Rolling bearing is an important component widely used in rotating machinery, and its normal operation plays a vital role in ensuring the stable operation and prolonging the service life of the equipment. However, rolling bearings may have various failures in long-term operation, such as wear, fatigue, poor lubrication, etc. As a key component, rolling bearings will cause serious economic losses and safety hazards in case of accidents. Traditional fault diagnosis methods have limitations in dealing with highly complex nonlinear signals and are overly dependent on expert experience. In this paper, we further optimize the diagnostic accuracy of the model through deep learning methods to improve the diagnostic accuracy under different working conditions and large amount of bearing data. The main research content is as follows:

(1) Aiming at the problem that traditional fault diagnosis methods usually use only single-domain information input, which often results in partial loss of information or incomplete use of information, leading to low fault diagnosis accuracy, a bearing fault diagnosis and identification method based on multi-channel GM with improved support vector machine is proposed. Firstly, the frequency domain and time-frequency domain information of the original vibration signal is obtained by using the fast Fourier transform and continuous wavelet transform; then the three different domains of time domain, frequency domain and time-frequency domain information are input as samples into the constructed multi-channel GM network for multidomain feature fusion; finally, the inputs are optimized into the optimization of the classification layer of the support vector machine for the classification and identification of the fault diagnosis by using the improved sparrow searching algorithm, and the experimental results proved that the algorithm can achieve the best performance in the three bearing data compared with the other algorithms. Compared with other algorithms, this algorithm achieves 99.82%, 98.86% and 97.92% fault diagnosis and identification accuracy on the three bearing data sets, respectively. It proves that the method has good diagnosis and identification effect.

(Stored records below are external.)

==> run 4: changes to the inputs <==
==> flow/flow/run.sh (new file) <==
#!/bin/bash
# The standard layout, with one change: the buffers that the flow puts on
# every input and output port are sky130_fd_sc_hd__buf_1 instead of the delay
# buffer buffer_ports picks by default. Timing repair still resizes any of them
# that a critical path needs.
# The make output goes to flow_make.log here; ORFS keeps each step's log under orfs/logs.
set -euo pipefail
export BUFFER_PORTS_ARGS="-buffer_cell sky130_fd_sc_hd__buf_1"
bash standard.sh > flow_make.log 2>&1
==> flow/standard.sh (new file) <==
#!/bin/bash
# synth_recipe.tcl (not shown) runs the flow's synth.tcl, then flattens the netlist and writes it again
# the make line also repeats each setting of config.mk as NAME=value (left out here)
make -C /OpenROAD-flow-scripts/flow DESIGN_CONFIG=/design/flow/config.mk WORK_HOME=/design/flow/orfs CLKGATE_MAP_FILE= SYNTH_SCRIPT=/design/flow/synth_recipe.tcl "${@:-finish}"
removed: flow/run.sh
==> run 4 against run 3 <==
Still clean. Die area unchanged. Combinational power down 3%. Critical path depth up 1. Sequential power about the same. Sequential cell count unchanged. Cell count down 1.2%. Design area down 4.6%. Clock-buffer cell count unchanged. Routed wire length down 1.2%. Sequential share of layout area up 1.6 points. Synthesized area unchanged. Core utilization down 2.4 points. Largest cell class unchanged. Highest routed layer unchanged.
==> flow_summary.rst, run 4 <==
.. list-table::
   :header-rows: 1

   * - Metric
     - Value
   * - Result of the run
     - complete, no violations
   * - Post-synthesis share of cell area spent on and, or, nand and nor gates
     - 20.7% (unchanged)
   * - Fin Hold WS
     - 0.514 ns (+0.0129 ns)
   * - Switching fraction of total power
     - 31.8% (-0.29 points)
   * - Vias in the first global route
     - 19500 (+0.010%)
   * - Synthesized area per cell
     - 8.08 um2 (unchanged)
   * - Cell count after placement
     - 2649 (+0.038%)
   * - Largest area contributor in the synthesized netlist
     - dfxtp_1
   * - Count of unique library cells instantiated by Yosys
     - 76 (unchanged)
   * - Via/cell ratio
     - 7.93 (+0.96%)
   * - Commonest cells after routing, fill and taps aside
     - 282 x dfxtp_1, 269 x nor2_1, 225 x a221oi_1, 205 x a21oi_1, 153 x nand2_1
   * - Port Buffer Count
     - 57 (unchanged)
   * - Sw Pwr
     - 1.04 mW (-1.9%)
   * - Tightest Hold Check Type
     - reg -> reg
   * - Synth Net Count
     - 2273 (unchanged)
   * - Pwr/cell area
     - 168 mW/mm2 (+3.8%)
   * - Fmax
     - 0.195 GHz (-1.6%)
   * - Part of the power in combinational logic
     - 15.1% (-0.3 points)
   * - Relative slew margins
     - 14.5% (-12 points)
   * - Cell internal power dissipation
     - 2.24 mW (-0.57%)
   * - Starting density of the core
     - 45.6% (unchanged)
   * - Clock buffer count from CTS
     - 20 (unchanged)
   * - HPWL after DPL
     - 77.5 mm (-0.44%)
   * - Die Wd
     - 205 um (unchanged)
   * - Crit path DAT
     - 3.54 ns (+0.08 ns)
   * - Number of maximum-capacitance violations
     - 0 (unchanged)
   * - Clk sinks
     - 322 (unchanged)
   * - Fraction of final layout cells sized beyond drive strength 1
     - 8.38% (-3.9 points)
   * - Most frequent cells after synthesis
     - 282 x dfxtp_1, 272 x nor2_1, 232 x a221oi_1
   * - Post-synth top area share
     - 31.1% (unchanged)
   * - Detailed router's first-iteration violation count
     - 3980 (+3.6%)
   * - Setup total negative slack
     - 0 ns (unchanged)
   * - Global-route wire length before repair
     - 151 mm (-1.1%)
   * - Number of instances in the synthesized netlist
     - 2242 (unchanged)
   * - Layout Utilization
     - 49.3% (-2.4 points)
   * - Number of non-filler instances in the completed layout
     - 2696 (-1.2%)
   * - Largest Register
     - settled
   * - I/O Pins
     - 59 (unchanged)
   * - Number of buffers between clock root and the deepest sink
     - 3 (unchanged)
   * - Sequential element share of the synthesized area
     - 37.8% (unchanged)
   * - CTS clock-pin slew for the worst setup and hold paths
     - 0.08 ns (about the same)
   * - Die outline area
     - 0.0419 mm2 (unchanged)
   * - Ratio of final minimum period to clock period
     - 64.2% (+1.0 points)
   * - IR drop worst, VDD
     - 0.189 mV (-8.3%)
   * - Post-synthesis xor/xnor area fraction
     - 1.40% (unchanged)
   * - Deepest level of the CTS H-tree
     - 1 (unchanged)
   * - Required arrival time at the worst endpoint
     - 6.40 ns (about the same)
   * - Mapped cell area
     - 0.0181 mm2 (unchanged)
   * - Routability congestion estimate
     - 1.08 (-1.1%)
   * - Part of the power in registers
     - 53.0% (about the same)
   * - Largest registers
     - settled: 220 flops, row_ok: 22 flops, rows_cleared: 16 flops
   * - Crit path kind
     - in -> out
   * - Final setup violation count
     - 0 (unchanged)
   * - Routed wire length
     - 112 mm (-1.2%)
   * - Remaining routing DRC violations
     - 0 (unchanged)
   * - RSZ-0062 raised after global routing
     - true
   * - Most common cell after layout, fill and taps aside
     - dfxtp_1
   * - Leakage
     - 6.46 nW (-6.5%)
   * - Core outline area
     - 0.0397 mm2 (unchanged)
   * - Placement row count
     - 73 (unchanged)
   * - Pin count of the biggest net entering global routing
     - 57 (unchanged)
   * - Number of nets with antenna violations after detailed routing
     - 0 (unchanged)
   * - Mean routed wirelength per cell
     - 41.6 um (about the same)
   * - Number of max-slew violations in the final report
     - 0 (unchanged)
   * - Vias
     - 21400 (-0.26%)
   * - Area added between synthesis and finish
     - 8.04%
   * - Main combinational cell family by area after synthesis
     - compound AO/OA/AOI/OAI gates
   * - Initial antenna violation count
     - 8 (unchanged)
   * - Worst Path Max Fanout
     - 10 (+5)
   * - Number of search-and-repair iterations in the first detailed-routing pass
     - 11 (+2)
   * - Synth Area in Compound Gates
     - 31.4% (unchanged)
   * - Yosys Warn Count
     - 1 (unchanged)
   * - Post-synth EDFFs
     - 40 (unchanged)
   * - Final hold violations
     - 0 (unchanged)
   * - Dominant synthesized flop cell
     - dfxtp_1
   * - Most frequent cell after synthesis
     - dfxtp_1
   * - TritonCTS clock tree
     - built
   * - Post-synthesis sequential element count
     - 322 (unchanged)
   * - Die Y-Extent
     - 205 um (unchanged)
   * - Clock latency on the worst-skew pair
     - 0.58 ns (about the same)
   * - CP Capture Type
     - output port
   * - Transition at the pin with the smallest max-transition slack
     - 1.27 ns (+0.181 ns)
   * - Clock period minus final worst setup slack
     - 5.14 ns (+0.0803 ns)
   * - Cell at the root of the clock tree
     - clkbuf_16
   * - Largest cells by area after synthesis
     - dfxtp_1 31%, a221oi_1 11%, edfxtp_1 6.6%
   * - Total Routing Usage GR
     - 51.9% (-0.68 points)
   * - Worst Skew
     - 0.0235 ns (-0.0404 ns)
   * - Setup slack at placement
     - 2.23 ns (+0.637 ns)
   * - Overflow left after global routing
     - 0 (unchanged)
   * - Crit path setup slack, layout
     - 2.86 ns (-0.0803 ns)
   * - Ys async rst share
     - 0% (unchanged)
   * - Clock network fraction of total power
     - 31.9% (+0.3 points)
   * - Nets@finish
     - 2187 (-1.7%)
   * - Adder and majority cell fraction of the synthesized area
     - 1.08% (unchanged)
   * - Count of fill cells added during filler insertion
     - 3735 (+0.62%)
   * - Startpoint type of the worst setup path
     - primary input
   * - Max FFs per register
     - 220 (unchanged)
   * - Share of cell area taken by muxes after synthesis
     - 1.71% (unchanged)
This design comes from an exercise in tuning for small area, a short achievable clock period and few clock cycles per item on the open sky130 flow, not from production work.
No run shown here included a check of the RTL's function; only the layout flow was run.
Power and IR drop assume default switching activity.

$ cat design/flow/constraint.sdc
create_clock -name core_clock -period 5.0 [get_ports {clk_i}]
set_input_delay 1.0000 -clock core_clock [delete_from_list [all_inputs] [get_ports {clk_i}]]
set_output_delay 1.0000 -clock core_clock [all_outputs]
set_load 0.01 [all_outputs]
$ cat design/flow/flow/run.sh
#!/bin/bash
# The standard layout (standard.sh, the standard flow's own ORFS run) with these ORFS
# settings changed; make's full output goes to make.log here, each ORFS step's
# log to orfs/logs.
set -euo pipefail
export BUFFER_PORTS_ARGS="-buffer_cell sky130_fd_sc_hd__buf_1"
export SKIP_GATE_CLONING=1
bash standard.sh > make.log 2>&1
$ cat design/flow/standard.sh
#!/bin/bash
# synth_recipe.tcl (not shown) runs the flow's synth.tcl, then flattens the netlist and writes it again
# the make line also repeats each setting of config.mk as NAME=value (left out here)
make -C /OpenROAD-flow-scripts/flow DESIGN_CONFIG=/design/flow/config.mk WORK_HOME=/design/flow/orfs CLKGATE_MAP_FILE= SYNTH_SCRIPT=/design/flow/synth_recipe.tcl "${@:-finish}"
$ cat design/flow/design.v
package stt_pkg;
  localparam int unsigned LineBits   = 16;
  localparam int unsigned ColBits    = 16;
  localparam int unsigned OffsetBits = 32;
  localparam int unsigned LengthBits = 16;
  localparam int unsigned KindBits   = 5;
  typedef logic [LineBits-1:0]   line_t;
  typedef logic [ColBits-1:0]    col_t;
  typedef logic [OffsetBits-1:0] offset_t;
  typedef logic [LengthBits-1:0] length_t;
  localparam logic [7:0] ChNul   = 8'h00;
  localparam logic [7:0] ChTab   = 8'h09;
  localparam logic [7:0] ChLf    = 8'h0A;
  localparam logic [7:0] ChCr    = 8'h0D;
  localparam logic [7:0] ChSpace = 8'h20;
  localparam logic [7:0] ChBang  = 8'h21;
  localparam logic [7:0] ChDot   = 8'h2E;
  localparam logic [7:0] ChEq    = 8'h3D;
  localparam logic [7:0] ChUnder = 8'h5F;
  typedef enum logic [KindBits-1:0] {
    TK_ILLEGAL  = 5'd0,
    TK_EOF      = 5'd1,
    TK_IDENT    = 5'd2,
    TK_INT      = 5'd3,
    TK_DOUBLE   = 5'd4,
    TK_ASSIGN   = 5'd5,
    TK_EQ       = 5'd6,
    TK_BANG     = 5'd7,
    TK_NOT_EQ   = 5'd8,
    TK_PLUS     = 5'd9,
    TK_MINUS    = 5'd10,
    TK_ASTERISK = 5'd11,
    TK_SLASH    = 5'd12,
    TK_MODULO   = 5'd13,
    TK_SEMI     = 5'd14,
    TK_LPAREN   = 5'd15,
    TK_RPAREN   = 5'd16,
    TK_COMMA    = 5'd17,
    TK_LBRACE   = 5'd18,
    TK_RBRACE   = 5'd19,
    TK_LT       = 5'd20,
    TK_GT       = 5'd21
  } token_kind_e;
  typedef enum logic [2:0] {
    MODE_IDLE   = 3'd0,
    MODE_IDENT  = 3'd1,
    MODE_NUM    = 3'd2,
    MODE_NUMDOT = 3'd3,
    MODE_EQ     = 3'd4,
    MODE_BANG   = 3'd5
  } scan_mode_e;
  typedef struct packed {
    token_kind_e kind;
    line_t       line;
    col_t        col;
    offset_t     offset;
    length_t     len;
    logic        last;
  } tok_t;
  function automatic logic is_alpha(input logic [7:0] c);
    is_alpha = ((c >= 8'h61 && c <= 8'h7A) || (c >= 8'h41 && c <= 8'h5A) || (c == stt_pkg::ChUnder));
  endfunction
  function automatic logic is_digit(input logic [7:0] c);
    is_digit = (c >= 8'h30 && c <= 8'h39);
  endfunction
  function automatic logic is_space(input logic [7:0] c);
    is_space = ((c == stt_pkg::ChSpace) || (c == stt_pkg::ChTab) || (c == stt_pkg::ChLf) || (c == stt_pkg::ChCr));
  endfunction
  function automatic token_kind_e single_kind(input logic [7:0] c);
    token_kind_e k;
    unique case (c)
      8'h2B:   k = stt_pkg::TK_PLUS;
      8'h2D:   k = stt_pkg::TK_MINUS;
      8'h2A:   k = stt_pkg::TK_ASTERISK;
      8'h2F:   k = stt_pkg::TK_SLASH;
      8'h25:   k = stt_pkg::TK_MODULO;
      8'h3B:   k = stt_pkg::TK_SEMI;
      8'h28:   k = stt_pkg::TK_LPAREN;
      8'h29:   k = stt_pkg::TK_RPAREN;
      8'h2C:   k = stt_pkg::TK_COMMA;
      8'h7B:   k = stt_pkg::TK_LBRACE;
      8'h7D:   k = stt_pkg::TK_RBRACE;
      8'h3C:   k = stt_pkg::TK_LT;
      8'h3E:   k = stt_pkg::TK_GT;
      default: k = stt_pkg::TK_ILLEGAL;
    endcase
    single_kind = k;
  endfunction
  localparam int unsigned TokBits = KindBits + LineBits + ColBits + OffsetBits + LengthBits + 1;
  function automatic logic [TokBits-1:0] mk_tok(input token_kind_e kind, input line_t line,
                                                input col_t col, input offset_t offset,
                                                input length_t len);
    mk_tok = {kind, line, col, offset, len, 1'b0};
  endfunction
endpackage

(2) Aiming at the problem that the traditional fault diagnosis network model has low diagnosis and recognition accuracy under the conditions of variable working conditions and large amount of rolling bearing data, a bearing fault diagnosis and recognition method based on adaptive feature fusion and multi-channel GM is proposed. Firstly, a multi-effective channel attention mechanism is designed to flexibly capture the global and local relationships of different domain information by giving different channels different weights; secondly, an adaptive feature fusion algorithm is introduced in the feature fusion of time domain, frequency domain and time-frequency domain information, which makes the model capable of dynamically weighting different domains to fuse the important features, and realizes the feature-weighted fusion diagnosis; lastly, the method is more accurate compared with other methods on the three bearing datasets reaches 99.91%, 99.84% and 99.48% accuracy and 99.79%, 99.83% and 99.47% recall, respectively; and Gaussian noise is introduced into the original vibration data of the combined bearing dataset under different experimental platforms and working conditions, which verifies that the method has a good generalization and anti-noise performance.

In this paper, a new method based on deep learning is proposed to address the limitations of traditional methods with the background of rolling bearing fault diagnosis. The fault diagnosis recognition accuracy and generalization performance are effectively improved by multi-channel GM and improved support vector machine, and adaptive feature fusion combined with multi-channel GM. New ideas and solutions are provided for bearing fault diagnosis.